►

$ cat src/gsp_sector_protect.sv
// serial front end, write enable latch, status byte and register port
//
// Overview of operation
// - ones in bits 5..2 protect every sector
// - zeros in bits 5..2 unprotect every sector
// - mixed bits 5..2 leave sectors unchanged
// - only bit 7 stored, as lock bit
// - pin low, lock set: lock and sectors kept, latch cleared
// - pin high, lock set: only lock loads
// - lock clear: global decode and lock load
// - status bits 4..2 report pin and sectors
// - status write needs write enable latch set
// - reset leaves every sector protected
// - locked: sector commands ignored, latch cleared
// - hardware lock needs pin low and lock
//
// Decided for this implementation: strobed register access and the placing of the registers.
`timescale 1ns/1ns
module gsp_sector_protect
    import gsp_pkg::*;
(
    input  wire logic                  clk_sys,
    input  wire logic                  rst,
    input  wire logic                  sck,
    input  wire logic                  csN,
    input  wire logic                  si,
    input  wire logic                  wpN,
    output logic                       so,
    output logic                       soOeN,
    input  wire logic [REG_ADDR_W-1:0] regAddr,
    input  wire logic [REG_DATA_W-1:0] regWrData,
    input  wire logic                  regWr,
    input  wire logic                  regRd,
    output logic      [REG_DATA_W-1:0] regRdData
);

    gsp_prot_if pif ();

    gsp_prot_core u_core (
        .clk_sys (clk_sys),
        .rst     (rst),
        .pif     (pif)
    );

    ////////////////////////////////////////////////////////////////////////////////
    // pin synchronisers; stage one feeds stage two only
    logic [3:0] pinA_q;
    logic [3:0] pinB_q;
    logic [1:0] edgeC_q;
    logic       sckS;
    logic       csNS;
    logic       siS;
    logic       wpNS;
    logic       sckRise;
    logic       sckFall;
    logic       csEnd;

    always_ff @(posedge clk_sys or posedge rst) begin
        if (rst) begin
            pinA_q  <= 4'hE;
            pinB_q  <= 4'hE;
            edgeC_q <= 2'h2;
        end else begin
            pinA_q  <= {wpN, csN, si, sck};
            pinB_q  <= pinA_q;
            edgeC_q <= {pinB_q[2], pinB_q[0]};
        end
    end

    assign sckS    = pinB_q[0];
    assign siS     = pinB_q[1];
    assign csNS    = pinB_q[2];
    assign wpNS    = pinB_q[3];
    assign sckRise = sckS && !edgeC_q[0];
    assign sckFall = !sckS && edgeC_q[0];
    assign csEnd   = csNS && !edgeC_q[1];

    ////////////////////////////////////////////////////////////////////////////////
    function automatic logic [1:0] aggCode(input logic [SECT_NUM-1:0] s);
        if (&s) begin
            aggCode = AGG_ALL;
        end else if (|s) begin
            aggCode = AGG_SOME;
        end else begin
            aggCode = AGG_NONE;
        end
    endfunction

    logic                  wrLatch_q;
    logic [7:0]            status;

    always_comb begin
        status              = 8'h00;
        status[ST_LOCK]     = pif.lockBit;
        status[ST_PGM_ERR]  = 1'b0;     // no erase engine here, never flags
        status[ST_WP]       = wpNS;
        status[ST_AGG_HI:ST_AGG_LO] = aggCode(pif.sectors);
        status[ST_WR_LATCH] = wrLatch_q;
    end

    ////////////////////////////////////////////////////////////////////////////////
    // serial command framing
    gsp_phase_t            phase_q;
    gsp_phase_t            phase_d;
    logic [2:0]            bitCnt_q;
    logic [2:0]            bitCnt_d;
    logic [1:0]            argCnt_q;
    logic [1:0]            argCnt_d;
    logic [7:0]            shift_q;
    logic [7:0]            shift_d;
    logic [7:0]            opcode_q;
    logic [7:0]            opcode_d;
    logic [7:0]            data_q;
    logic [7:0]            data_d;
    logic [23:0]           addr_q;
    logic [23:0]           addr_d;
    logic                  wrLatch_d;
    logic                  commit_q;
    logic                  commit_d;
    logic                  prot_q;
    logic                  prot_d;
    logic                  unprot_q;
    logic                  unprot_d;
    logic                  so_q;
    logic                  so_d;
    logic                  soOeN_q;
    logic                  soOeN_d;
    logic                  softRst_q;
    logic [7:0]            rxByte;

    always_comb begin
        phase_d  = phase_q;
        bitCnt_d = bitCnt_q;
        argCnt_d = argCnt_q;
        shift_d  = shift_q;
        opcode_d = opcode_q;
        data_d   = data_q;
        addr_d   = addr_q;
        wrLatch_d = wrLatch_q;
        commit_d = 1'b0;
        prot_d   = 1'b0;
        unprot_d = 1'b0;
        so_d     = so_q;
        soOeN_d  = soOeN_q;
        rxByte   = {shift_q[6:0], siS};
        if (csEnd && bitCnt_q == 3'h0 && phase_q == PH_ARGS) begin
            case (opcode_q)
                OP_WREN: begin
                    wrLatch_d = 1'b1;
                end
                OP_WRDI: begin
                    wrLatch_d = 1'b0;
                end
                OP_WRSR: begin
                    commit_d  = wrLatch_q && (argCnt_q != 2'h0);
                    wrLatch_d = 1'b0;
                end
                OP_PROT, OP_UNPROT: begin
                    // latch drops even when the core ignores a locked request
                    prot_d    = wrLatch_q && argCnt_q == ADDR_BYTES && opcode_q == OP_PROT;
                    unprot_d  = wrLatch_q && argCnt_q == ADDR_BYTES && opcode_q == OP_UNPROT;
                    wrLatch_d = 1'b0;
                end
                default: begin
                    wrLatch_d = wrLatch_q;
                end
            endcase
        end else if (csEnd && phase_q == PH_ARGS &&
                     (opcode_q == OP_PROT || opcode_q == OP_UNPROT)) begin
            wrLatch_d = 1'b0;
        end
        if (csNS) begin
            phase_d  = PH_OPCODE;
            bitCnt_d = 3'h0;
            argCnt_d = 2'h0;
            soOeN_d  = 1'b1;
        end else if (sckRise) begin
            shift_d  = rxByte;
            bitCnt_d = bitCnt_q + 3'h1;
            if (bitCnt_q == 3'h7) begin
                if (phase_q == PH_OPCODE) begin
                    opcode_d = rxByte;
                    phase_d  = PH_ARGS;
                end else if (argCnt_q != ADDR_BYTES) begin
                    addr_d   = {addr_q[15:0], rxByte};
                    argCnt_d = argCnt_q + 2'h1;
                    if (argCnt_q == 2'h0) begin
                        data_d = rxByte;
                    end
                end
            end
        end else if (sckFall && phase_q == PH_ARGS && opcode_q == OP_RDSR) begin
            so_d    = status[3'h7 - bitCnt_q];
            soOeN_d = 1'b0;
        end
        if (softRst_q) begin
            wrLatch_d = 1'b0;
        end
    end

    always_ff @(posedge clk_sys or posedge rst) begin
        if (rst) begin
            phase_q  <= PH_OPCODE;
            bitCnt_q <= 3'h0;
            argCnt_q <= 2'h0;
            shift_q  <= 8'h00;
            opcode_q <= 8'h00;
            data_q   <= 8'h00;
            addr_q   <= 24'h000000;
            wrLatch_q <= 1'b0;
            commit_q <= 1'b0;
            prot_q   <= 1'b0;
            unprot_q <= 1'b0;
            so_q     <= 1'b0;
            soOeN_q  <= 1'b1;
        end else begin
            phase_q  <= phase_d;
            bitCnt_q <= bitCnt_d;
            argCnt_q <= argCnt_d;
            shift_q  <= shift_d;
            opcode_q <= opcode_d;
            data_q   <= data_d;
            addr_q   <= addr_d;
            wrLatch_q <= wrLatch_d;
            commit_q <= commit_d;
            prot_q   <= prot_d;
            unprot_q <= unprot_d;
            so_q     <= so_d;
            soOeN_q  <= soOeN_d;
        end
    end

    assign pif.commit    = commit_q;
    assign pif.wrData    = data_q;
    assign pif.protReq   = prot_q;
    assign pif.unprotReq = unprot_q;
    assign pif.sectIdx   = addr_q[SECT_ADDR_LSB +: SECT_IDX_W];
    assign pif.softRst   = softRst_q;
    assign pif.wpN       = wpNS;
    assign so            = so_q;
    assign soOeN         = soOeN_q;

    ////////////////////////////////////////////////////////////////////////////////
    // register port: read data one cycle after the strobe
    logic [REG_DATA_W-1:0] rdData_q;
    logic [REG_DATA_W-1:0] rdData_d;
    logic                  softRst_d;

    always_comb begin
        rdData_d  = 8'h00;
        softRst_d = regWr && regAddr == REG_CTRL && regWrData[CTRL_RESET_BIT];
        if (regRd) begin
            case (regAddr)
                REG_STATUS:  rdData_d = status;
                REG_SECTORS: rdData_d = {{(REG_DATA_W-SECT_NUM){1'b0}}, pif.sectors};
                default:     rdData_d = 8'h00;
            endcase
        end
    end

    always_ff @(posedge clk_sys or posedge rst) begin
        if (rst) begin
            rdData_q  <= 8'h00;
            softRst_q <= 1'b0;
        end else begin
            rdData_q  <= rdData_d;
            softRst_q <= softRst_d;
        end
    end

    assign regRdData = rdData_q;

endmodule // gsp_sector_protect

◄
►

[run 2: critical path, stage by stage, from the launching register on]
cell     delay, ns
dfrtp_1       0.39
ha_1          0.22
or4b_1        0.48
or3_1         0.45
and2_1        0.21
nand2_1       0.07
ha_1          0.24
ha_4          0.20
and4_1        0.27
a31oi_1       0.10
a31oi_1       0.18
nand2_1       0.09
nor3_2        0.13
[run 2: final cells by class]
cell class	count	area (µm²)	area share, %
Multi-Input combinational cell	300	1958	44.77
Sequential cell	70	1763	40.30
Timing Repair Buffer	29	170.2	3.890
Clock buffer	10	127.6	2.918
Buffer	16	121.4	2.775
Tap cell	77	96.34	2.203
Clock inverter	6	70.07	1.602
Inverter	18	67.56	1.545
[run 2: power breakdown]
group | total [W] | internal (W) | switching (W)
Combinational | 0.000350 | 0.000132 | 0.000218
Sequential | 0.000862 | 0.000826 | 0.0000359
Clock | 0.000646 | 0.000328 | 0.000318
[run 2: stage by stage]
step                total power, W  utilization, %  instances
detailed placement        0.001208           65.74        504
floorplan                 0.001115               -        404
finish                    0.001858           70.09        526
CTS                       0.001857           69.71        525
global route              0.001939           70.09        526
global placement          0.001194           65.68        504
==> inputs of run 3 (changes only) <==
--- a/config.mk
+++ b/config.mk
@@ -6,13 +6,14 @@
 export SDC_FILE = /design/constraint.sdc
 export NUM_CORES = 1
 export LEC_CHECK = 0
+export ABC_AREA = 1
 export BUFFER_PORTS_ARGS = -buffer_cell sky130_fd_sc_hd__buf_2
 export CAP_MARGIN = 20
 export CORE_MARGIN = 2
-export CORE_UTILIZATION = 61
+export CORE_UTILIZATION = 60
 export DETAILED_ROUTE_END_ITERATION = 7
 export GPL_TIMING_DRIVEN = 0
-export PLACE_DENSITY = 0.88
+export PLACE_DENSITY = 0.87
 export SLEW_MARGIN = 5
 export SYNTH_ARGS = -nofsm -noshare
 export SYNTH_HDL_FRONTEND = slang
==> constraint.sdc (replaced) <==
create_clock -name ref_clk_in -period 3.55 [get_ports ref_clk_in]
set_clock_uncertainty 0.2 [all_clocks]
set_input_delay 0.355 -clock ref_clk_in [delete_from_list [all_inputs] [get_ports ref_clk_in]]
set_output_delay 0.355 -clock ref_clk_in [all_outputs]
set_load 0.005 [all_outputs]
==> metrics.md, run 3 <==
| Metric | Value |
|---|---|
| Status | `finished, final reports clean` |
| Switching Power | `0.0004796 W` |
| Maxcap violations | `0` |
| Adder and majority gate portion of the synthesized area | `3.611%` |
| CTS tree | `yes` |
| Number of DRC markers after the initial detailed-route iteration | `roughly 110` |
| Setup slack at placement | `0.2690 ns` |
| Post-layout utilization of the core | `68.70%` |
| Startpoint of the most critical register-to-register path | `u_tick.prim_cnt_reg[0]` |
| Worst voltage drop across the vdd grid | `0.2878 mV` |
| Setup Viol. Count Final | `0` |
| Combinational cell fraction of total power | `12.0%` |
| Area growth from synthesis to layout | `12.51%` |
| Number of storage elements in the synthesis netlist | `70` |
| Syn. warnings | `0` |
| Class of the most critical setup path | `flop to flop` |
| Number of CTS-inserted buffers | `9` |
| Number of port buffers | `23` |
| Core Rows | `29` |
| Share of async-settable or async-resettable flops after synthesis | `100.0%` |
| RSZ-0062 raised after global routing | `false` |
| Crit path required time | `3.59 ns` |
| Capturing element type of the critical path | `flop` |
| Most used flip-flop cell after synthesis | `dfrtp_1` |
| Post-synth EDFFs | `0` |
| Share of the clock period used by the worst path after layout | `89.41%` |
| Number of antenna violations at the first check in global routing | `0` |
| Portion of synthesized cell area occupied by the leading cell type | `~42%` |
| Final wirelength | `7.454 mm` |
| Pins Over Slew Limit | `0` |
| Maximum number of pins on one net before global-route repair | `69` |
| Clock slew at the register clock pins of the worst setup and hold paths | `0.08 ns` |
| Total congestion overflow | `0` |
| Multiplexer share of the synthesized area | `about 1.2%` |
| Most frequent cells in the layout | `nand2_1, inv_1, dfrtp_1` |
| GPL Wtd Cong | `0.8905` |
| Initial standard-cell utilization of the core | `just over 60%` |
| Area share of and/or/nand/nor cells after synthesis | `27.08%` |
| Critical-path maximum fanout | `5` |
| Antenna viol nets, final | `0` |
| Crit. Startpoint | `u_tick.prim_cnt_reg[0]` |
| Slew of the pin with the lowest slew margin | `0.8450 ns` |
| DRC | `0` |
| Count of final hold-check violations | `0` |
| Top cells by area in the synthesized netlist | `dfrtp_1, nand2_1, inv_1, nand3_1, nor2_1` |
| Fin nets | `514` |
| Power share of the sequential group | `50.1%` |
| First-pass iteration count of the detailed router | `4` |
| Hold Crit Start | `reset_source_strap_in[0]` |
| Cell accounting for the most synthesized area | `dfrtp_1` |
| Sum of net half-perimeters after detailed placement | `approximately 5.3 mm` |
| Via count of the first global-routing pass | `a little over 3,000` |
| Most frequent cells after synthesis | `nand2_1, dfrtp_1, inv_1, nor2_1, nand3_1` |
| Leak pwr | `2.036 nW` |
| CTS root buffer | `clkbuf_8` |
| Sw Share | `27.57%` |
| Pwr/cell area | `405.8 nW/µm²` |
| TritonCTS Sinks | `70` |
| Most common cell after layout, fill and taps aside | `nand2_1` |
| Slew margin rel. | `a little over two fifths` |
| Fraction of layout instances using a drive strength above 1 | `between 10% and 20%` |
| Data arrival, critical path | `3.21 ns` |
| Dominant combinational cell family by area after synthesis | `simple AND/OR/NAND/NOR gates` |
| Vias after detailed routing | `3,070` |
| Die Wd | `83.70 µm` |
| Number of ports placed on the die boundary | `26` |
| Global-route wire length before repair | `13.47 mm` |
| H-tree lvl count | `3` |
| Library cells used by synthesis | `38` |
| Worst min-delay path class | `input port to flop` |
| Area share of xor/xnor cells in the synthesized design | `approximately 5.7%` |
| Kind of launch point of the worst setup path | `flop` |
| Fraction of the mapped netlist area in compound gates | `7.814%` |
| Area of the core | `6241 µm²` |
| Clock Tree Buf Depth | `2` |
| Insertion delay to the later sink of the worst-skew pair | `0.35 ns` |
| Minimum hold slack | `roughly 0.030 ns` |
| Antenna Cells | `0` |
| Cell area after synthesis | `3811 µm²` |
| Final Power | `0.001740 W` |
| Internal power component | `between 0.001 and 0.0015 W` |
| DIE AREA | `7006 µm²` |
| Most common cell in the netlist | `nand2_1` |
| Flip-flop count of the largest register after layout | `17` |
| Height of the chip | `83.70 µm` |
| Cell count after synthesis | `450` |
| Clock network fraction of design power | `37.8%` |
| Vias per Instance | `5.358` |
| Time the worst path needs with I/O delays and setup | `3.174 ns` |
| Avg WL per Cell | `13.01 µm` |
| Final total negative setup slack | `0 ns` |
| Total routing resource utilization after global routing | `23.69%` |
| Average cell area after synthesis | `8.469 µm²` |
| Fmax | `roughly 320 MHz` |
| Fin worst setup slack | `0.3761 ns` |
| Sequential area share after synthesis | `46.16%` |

◄
►

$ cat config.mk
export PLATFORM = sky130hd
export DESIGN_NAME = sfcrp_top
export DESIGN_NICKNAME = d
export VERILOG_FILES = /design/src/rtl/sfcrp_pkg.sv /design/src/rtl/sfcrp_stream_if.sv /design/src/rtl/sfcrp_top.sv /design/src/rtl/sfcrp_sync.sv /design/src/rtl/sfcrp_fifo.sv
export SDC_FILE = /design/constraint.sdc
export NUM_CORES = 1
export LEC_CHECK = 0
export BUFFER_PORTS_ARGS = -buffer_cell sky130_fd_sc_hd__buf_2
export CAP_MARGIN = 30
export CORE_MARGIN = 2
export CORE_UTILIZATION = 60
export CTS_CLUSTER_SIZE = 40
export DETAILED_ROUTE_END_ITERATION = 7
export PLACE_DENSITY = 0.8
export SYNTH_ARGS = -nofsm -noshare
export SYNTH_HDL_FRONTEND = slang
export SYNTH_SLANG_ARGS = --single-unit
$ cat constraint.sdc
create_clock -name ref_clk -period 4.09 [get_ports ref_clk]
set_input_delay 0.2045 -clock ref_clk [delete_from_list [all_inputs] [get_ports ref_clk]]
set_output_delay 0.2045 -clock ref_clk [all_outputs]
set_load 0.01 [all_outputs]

◄

Everything above from the line with "--- a/config.mk" to the line with "set_load 0.005 [all_outputs]", both included, must be repeated exactly, and nothing outside that range.

--- a/config.mk
+++ b/config.mk
@@ -6,13 +6,14 @@
 export SDC_FILE = /design/constraint.sdc
 export NUM_CORES = 1
 export LEC_CHECK = 0
+export ABC_AREA = 1
 export BUFFER_PORTS_ARGS = -buffer_cell sky130_fd_sc_hd__buf_2
 export CAP_MARGIN = 20
 export CORE_MARGIN = 2
-export CORE_UTILIZATION = 61
+export CORE_UTILIZATION = 60
 export DETAILED_ROUTE_END_ITERATION = 7
 export GPL_TIMING_DRIVEN = 0
-export PLACE_DENSITY = 0.88
+export PLACE_DENSITY = 0.87
 export SLEW_MARGIN = 5
 export SYNTH_ARGS = -nofsm -noshare
 export SYNTH_HDL_FRONTEND = slang
==> constraint.sdc (replaced) <==
create_clock -name ref_clk_in -period 3.55 [get_ports ref_clk_in]
set_clock_uncertainty 0.2 [all_clocks]
set_input_delay 0.355 -clock ref_clk_in [delete_from_list [all_inputs] [get_ports ref_clk_in]]
set_output_delay 0.355 -clock ref_clk_in [all_outputs]
set_load 0.005 [all_outputs]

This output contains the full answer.